* WORK INSTRUCTIONS: Each line in the records below, from the one that contains "count_next = '0;" to the one that contains "if (state == REQ)", should be reproduced exactly, the first and last included.

=== THE DATA ===

### config.mk
export PLATFORM = sky130hd
export DESIGN_NAME = if_prefetch_queue
export DESIGN_NICKNAME = d
export VERILOG_FILES = /design/src/rtl/if_prefetch_queue.sv
export SDC_FILE = /design/constraint.sdc
export NUM_CORES = 1
export LEC_CHECK = 0
export CAP_MARGIN = 20
export CORE_MARGIN = 10
export CORE_UTILIZATION = 50
export CTS_CLUSTER_DIAMETER = 60
export DETAILED_ROUTE_END_ITERATION = 6
export PLACE_DENSITY_LB_ADDON = 0.2
export SYNTH_ARGS = -nofsm -noshare
export SYNTH_HDL_FRONTEND = slang
export SYNTH_SLANG_ARGS = --single-unit
### constraint.sdc
create_clock -name clk -period 2.8 [get_ports clk]
set_input_delay 0.42 -clock clk [delete_from_list [all_inputs] [get_ports clk]]
set_output_delay 0.42 -clock clk [all_outputs]
set_load 0.01 [all_outputs]
### src/rtl/if_prefetch_queue.sv
// Instruction-fetch front end: issues word-aligned reads on the native memory
// handshake and buffers returned words with their PCs for the decode stage.
module if_prefetch_queue #(
    parameter logic [31:0] RESET_PC = 32'h0000_0000,
    parameter int          DEPTH    = 4
) (
    input  logic        clk,
    input  logic        rst,
    output logic        mem_valid,
    output logic        mem_instr,
    input  logic        mem_ready,
    output logic [31:0] mem_addr,
    input  logic [31:0] mem_rdata,
    input  logic        redirect_valid,
    input  logic [31:0] redirect_pc,
    output logic        out_valid,
    input  logic        out_ready,
    output logic [31:0] out_instr,
    output logic [31:0] out_pc
);

    localparam int PW = $clog2(DEPTH);
    localparam int CW = PW + 1;
    localparam logic [CW-1:0] DEPTH_C = CW'(DEPTH);

    typedef enum logic [1:0] {
        IDLE,
        REQ,
        DRAIN
    } state_t;

    state_t        state, state_next;
    logic [31:0]   fetch_pc, fetch_pc_next;
    logic [31:0]   mem_addr_next;
    logic          mem_valid_next;
    logic [CW-1:0] count, count_next;
    logic [PW-1:0] wr_ptr, rd_ptr;
    logic [31:0]   fifo_pc    [DEPTH];
    logic [31:0]   fifo_instr [DEPTH];
    logic          push, pop, issue_ok;
    logic [31:0]   redirect_target;

    assign redirect_target = redirect_pc & ~32'h3;
    assign out_valid       = (count != '0) && !redirect_valid;
    assign out_instr       = fifo_instr[rd_ptr];
    assign out_pc          = fifo_pc[rd_ptr];
    assign mem_instr       = mem_valid;
    assign pop             = out_valid && out_ready;
    assign push            = (state == REQ) && mem_ready && !redirect_valid;

    // NOTE: every always_comb output gets a default first so no latch is inferred.
    always_comb begin
        count_next = count;
        if (redirect_valid)
            count_next = '0;
        else if (push && !pop)
            count_next = count + CW'(1);
        else if (!push && pop)
            count_next = count - CW'(1);
    end

    // A new request is only launched once the previous one has completed, so
    // room for one more word after this cycle's push/pop is enough.
    assign issue_ok = count_next < DEPTH_C;

    always_comb begin
        state_next    = state;
        fetch_pc_next = fetch_pc;
        mem_addr_next = mem_addr;

        case (state)
            IDLE: begin
                if (redirect_valid) begin
                    fetch_pc_next = redirect_target;
                    state_next    = REQ;
                end else if (issue_ok) begin
                    state_next = REQ;
                end
            end
            REQ, DRAIN: begin
                if (redirect_valid) begin
                    fetch_pc_next = redirect_target;
                    state_next    = mem_ready ? REQ : DRAIN;
                end else if (mem_ready) begin
                    if (state == REQ)
                        fetch_pc_next = fetch_pc + 32'd4;
                    state_next = issue_ok ? REQ : IDLE;
                end
            end
            default: state_next = IDLE;
        endcase

        // The bus address only moves when a fresh request starts; a pending
        // request keeps its address even across a redirect.
        if ((state_next == REQ) && ((state == IDLE) || mem_ready))
            mem_addr_next = fetch_pc_next;

        mem_valid_next = (state_next != IDLE);
    end

    // NOTE: sequential state uses non-blocking assignments only.
    always_ff @(posedge clk or posedge rst) begin
        if (rst) begin
            state     <= IDLE;
            mem_valid <= 1'b0;
            mem_addr  <= RESET_PC;
            fetch_pc  <= RESET_PC;
            count     <= '0;
            wr_ptr    <= '0;
            rd_ptr    <= '0;
        end else begin
            state     <= state_next;
            mem_valid <= mem_valid_next;
            mem_addr  <= mem_addr_next;
            fetch_pc  <= fetch_pc_next;
            count     <= count_next;
            if (redirect_valid) begin
                rd_ptr <= wr_ptr;
            end else begin
                if (push)
                    wr_ptr <= wr_ptr + PW'(1);
                if (pop)
                    rd_ptr <= rd_ptr + PW'(1);
            end
        end
    end

    // NOTE: queue storage has no reset; count gates every read of it.
    always_ff @(posedge clk) begin
        if (push) begin
            fifo_pc[wr_ptr]    <= fetch_pc;
            fifo_instr[wr_ptr] <= mem_rdata;
        end
    end

    a_bus_hold: assert property (@(posedge clk) disable iff (rst)
        (mem_valid && !mem_ready) |=> (mem_valid && $stable(mem_addr)));

    a_count_bound: assert property (@(posedge clk) disable iff (rst)
        count <= DEPTH_C);

    a_addr_aligned: assert property (@(posedge clk) disable iff (rst)
        mem_addr[1:0] == 2'b00);

endmodule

===

* SOLUTION FOR THIS TASK:
            count_next = '0;
        else if (push && !pop)
            count_next = count + CW'(1);
        else if (!push && pop)
            count_next = count - CW'(1);
    end

    // A new request is only launched once the previous one has completed, so
    // room for one more word after this cycle's push/pop is enough.
    assign issue_ok = count_next < DEPTH_C;

    always_comb begin
        state_next    = state;
        fetch_pc_next = fetch_pc;
        mem_addr_next = mem_addr;

        case (state)
            IDLE: begin
                if (redirect_valid) begin
                    fetch_pc_next = redirect_target;
                    state_next    = REQ;
                end else if (issue_ok) begin
                    state_next = REQ;
                end
            end
            REQ, DRAIN: begin
                if (redirect_valid) begin
                    fetch_pc_next = redirect_target;
                    state_next    = mem_ready ? REQ : DRAIN;
                end else if (mem_ready) begin
                    if (state == REQ)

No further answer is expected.